Karen carries Mary offstage and then converses with her partner, Martha Dobie, about Mary’s troublemaking and about Mrs. Mortar’s unwelcome presence at the school. When Karen mentions that she plans to marry Dr. Joe Cardin later in the spring, Martha becomes nervous and accuses Karen of deserting her. Just then, Joe enters and goes to examine Mary, while Martha offers to send her aunt, Mrs. Mortar, to London. The aunt’s anger at her niece’s proposal climaxes when she accuses Martha of always having been “unnatural” in her feelings for women friends, an accusation which two of the schoolgirls overhear; the eavesdroppers reveal their presence by dropping a book.
When Joe reenters and discusses his marriage plans with Martha, she curses him and then cries on his shoulder. Karen returns and has Martha send for Mary and her two roommates, whom she assigns to separate quarters. Left alone, Mary forces her two friends to disclose the details of the conversation they have just overheard. She then determines to return to her grandmother and twists the arm of one of the girls, making her relinquish her allowance for Mary’s taxi fare.
In act 2, scene 1, Mary encounters her grandmother’s maid, Agatha, to whom she lies regarding her return home. Agatha has little sympathy for the girl and reluctantly summons Mrs. Tilford from her bath. Playing on her grandmother’s love for her, Mary complains about the conditions at school, embellishing her story about the supposedly unnatural relationship between her two teachers until she finally whispers unmentionable details. Mary’s story so convinces Mrs. Tilford that she telephones both her nephew Joe Cardin and the mother of one of the other schoolgirls.
Scene 2 begins with Agatha’s instructions to Mary that she welcome Rosalie, one of the girls, for the night. In the ensuing conversation between the two girls, Mary, who knows that Rosalie has stolen a bracelet at school, makes her promise that she will be Mary’s “vassal” and say whatever Mary demands.
Joe arrives and refuses to believe his aunt’s tales about his fiancee, who soon enters with Martha. The young women reveal that Mrs. Tilford has told all of their students’ mothers that their teachers are in love with each other; the mothers have removed their daughters from the school. Mrs. Tilford refuses to listen to the young women’s protestations of their innocence, so Joe summons Mary.
The girl reiterates her story but states that she looked through a keyhole in Karen’s door and saw Karen and Martha kissing. When Karen reveals that her door has no keyhole, Mary declares that she is merely trying to protect Rosalie, who peeked through Martha’s keyhole and circulated the story. Rosalie, when questioned, is initially confused, then denies the story; however, when Mary says something about the stolen bracelet, Rosalie becomes hysterical and admits that she saw her teachers embracing.

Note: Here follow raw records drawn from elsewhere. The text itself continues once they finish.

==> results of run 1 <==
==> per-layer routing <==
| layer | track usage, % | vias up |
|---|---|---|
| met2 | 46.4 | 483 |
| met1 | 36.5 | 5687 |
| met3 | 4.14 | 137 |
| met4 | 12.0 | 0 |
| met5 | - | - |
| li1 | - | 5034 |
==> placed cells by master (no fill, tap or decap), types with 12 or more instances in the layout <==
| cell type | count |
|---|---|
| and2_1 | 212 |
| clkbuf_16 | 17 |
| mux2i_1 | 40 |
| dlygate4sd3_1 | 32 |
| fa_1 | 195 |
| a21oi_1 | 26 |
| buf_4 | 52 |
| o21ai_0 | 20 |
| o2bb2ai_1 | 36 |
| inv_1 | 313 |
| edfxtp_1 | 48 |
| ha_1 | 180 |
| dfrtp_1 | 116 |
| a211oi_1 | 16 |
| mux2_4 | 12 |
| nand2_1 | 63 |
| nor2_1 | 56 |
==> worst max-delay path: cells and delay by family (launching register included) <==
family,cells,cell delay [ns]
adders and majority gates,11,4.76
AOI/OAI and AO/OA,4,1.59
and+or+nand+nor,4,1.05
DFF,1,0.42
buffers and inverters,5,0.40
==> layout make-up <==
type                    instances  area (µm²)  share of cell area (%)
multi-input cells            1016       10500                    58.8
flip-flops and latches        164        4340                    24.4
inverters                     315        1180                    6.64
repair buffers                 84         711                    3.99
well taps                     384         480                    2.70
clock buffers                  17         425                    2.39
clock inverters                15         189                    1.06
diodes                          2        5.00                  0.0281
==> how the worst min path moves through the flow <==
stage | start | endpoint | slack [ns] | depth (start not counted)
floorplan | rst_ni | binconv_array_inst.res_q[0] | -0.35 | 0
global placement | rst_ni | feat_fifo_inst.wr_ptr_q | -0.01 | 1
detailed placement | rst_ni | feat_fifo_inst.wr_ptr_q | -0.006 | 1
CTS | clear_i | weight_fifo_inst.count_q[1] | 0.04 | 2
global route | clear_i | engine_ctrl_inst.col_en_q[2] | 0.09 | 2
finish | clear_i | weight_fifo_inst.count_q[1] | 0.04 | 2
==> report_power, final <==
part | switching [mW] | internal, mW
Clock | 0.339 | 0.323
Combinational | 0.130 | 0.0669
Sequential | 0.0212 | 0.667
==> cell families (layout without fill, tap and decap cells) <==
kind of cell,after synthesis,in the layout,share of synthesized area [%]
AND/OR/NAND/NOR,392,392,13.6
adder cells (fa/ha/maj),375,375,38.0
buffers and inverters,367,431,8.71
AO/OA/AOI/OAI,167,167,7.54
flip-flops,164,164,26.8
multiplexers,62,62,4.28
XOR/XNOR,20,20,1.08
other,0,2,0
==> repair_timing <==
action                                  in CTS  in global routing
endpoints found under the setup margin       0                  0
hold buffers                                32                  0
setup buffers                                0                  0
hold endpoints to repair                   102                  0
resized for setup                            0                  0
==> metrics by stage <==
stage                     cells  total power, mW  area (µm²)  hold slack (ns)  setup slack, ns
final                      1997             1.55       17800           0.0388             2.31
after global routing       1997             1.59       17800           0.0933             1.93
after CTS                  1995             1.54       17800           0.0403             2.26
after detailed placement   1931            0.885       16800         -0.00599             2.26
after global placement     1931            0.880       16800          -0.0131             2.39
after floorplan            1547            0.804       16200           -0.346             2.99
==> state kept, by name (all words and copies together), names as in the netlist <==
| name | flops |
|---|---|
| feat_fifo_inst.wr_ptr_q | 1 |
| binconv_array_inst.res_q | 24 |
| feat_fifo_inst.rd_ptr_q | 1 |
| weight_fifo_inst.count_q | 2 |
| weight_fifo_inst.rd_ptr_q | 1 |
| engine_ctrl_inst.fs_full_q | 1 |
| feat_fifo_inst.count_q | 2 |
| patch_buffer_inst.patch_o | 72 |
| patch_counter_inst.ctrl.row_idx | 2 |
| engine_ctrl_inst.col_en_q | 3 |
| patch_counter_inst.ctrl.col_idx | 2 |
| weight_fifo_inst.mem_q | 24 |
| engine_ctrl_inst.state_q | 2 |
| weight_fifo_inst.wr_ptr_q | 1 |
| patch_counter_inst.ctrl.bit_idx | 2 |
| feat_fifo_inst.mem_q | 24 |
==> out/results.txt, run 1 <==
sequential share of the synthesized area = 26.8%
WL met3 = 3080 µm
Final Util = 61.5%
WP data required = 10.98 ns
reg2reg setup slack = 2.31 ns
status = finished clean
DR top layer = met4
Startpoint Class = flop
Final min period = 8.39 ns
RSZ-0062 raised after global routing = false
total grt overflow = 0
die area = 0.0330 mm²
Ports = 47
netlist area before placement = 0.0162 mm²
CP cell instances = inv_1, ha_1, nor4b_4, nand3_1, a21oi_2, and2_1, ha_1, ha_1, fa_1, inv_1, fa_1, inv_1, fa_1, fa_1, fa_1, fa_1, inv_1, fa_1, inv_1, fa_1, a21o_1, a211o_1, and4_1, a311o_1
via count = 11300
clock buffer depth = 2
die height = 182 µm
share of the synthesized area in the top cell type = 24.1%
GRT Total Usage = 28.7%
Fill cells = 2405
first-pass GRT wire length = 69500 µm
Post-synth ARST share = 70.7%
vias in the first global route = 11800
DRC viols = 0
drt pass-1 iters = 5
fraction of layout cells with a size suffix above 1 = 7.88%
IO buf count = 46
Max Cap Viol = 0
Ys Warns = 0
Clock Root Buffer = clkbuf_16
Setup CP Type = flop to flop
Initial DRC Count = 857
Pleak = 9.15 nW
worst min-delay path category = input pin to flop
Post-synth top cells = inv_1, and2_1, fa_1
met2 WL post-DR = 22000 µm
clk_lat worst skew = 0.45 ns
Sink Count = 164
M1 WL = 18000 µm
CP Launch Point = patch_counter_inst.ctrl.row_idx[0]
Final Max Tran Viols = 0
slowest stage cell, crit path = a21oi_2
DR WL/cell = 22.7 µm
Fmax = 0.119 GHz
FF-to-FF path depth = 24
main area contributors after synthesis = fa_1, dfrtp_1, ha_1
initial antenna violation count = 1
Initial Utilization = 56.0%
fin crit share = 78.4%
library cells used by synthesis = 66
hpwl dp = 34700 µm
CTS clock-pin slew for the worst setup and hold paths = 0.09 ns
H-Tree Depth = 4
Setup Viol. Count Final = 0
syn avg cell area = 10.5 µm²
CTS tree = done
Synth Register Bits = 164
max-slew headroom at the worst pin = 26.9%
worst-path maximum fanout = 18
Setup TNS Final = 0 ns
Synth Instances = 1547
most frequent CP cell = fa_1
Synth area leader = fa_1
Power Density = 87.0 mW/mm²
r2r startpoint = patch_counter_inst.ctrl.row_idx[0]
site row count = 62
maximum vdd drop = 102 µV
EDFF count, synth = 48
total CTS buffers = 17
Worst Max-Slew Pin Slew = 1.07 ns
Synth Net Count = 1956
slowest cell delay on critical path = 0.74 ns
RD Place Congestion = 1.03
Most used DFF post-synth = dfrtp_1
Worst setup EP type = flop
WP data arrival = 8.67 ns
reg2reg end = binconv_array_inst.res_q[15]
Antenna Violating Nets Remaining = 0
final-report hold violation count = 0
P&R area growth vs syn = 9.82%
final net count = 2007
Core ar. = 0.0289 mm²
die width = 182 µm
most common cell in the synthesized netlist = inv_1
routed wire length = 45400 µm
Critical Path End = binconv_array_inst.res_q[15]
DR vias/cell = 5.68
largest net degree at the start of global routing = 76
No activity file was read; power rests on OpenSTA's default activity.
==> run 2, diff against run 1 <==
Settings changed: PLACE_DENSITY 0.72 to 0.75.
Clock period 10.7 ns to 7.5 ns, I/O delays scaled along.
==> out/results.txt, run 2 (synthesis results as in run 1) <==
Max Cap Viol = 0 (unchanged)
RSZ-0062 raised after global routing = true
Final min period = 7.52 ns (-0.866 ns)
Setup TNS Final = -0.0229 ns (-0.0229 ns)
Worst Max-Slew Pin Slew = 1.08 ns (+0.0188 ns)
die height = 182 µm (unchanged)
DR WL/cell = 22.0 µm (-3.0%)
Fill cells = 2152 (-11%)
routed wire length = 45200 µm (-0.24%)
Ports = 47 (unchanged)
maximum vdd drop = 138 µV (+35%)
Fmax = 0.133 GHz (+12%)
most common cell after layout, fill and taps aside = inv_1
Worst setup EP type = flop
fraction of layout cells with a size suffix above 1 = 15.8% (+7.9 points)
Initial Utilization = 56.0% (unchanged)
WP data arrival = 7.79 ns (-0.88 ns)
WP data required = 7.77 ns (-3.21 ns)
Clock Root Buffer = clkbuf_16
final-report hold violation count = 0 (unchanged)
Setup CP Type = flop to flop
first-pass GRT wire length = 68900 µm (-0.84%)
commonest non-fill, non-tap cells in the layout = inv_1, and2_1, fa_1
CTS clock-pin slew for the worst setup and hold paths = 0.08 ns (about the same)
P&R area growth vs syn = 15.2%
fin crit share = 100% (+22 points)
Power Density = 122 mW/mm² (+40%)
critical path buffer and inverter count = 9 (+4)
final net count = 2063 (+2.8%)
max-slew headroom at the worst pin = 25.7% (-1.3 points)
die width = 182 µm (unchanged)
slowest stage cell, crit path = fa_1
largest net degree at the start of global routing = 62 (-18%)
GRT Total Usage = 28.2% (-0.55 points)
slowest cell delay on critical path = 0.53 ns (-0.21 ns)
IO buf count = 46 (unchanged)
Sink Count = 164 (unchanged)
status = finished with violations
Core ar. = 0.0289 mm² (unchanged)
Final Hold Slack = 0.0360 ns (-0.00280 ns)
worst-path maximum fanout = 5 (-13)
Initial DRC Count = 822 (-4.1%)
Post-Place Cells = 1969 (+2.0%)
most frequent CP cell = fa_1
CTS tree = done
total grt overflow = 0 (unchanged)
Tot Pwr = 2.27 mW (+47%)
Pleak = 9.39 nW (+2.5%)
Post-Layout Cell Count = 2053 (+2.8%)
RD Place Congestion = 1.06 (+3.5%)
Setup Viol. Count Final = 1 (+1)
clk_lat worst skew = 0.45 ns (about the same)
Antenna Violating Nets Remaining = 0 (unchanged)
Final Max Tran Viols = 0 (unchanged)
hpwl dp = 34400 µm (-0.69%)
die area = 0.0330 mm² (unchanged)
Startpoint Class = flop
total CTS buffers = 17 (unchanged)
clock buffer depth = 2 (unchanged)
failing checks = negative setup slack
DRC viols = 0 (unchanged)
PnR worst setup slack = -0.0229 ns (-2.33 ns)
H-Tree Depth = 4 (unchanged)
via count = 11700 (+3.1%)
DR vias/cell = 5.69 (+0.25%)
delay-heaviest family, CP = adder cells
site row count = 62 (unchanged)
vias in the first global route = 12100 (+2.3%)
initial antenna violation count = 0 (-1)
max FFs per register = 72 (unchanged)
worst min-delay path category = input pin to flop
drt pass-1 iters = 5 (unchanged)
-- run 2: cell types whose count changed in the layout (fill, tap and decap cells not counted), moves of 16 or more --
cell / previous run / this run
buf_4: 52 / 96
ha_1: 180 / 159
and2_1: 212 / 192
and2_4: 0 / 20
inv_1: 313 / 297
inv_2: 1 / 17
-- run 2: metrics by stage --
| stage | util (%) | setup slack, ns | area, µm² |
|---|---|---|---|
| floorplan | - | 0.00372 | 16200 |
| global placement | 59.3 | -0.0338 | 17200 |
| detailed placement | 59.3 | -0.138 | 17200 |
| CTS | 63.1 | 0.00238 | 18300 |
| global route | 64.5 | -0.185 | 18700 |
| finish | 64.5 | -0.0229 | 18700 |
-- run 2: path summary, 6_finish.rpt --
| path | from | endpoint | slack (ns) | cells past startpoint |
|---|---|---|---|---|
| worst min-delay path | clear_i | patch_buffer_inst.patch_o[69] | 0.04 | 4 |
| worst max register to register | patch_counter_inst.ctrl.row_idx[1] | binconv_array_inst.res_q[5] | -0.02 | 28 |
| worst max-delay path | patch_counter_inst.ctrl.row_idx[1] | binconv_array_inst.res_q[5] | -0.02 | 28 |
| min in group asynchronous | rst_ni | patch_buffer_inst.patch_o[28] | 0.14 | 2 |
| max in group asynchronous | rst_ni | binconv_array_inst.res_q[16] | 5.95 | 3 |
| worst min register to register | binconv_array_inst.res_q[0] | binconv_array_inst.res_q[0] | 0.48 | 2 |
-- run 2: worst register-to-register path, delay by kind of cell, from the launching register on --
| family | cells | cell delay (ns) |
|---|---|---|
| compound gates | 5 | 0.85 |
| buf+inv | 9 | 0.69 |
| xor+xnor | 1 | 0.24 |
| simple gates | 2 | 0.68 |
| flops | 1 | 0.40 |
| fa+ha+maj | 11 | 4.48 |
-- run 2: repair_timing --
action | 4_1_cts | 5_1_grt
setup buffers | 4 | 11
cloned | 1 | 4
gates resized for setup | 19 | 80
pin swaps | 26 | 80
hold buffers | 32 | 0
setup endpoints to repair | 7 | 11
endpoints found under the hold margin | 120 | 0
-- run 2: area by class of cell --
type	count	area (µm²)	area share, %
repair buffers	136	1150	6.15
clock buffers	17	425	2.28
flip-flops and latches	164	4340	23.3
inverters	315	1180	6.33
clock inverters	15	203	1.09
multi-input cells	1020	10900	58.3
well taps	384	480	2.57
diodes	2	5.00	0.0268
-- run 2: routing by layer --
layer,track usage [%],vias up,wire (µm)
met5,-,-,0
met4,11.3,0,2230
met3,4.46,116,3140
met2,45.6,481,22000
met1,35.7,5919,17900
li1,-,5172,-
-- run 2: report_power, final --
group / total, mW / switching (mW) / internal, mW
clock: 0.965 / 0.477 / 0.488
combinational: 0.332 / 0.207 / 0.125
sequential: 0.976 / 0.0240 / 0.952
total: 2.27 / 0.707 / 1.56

Act 3, set in November in the living room of the school, opens with a desultory conversation between Karen and Martha that reveals that they have lost a libel suit against Mrs. Tilford and, consequently, have been ostracized by the townspeople. Even the grocery boy giggles at them when he makes his delivery. Mrs. Mortar arrives from an acting tour and is surprised by her niece’s cold reception, caused by her refusal to answer the young women’s request that she return and testify on their behalf at the trial.
Joe enters and informs Karen that he wants to get married immediately and take her and Martha to Vienna, where he studied medicine. Throughout the conversation, Joe clearly feels uneasy about the future, and when he finally asks Karen if she and Martha have indeed loved each other, Karen sends him away for doubting her innocence.
Martha reappears, asks for Joe, and upon hearing his doubts regarding the young women’s relationship admits that she has indeed loved Karen in an unnatural way, although she had not been conscious of having done so until Mary had suggested the possibility. Karen cries, tells Martha to lie down and rest, and soon hears a gunshot: Martha has killed herself. Mrs. Mortar rushes in, and Agatha arrives, followed by Mrs. Tilford, who has been trying to telephone for six days.
Rosalie’s mother has found the stolen bracelet, and Mary’s story has unraveled, leaving Mrs. Tilford contrite, eager to explain and to apologize publicly. Karen decides that she will leave town after Martha’s funeral, and although she finally allows the older woman to help her financially, they part coolly, leaving only a hint that Joe and Karen may reconcile.
Dramatic Devices
The methods which Lillian Hellman uses to characterize her most actively evil character, Mary, contrast with her subtler methods in the characterization of Karen. Mary is associated with a number of specific details: wilted flowers, a stolen bracelet, a broken vase, a twisted arm, and a faked heart attack. Such concreteness in imaging evil follows Dante’s technique in the Inferno. Karen, whose last name, Wright, is perhaps intentionally symbolic, comes to life in contrast to the more volatile Martha, who curses both her aunt and Mrs. Tilford. In characterizing Karen, Hellman relies not on specifics but on abstractions such as gentleness, dignity, pleasantness, attractiveness, and warmth, a device used by Dante in his Paradiso. Karen seems in touch with the internal world when she compares her ostracism to the “black mess” of dreams, the nightmare state which contrasts to the “solid world” of wakefulness. It is, however, the solid world, shown at its most destructive in Mary, which threatens to destroy Karen’s dreams.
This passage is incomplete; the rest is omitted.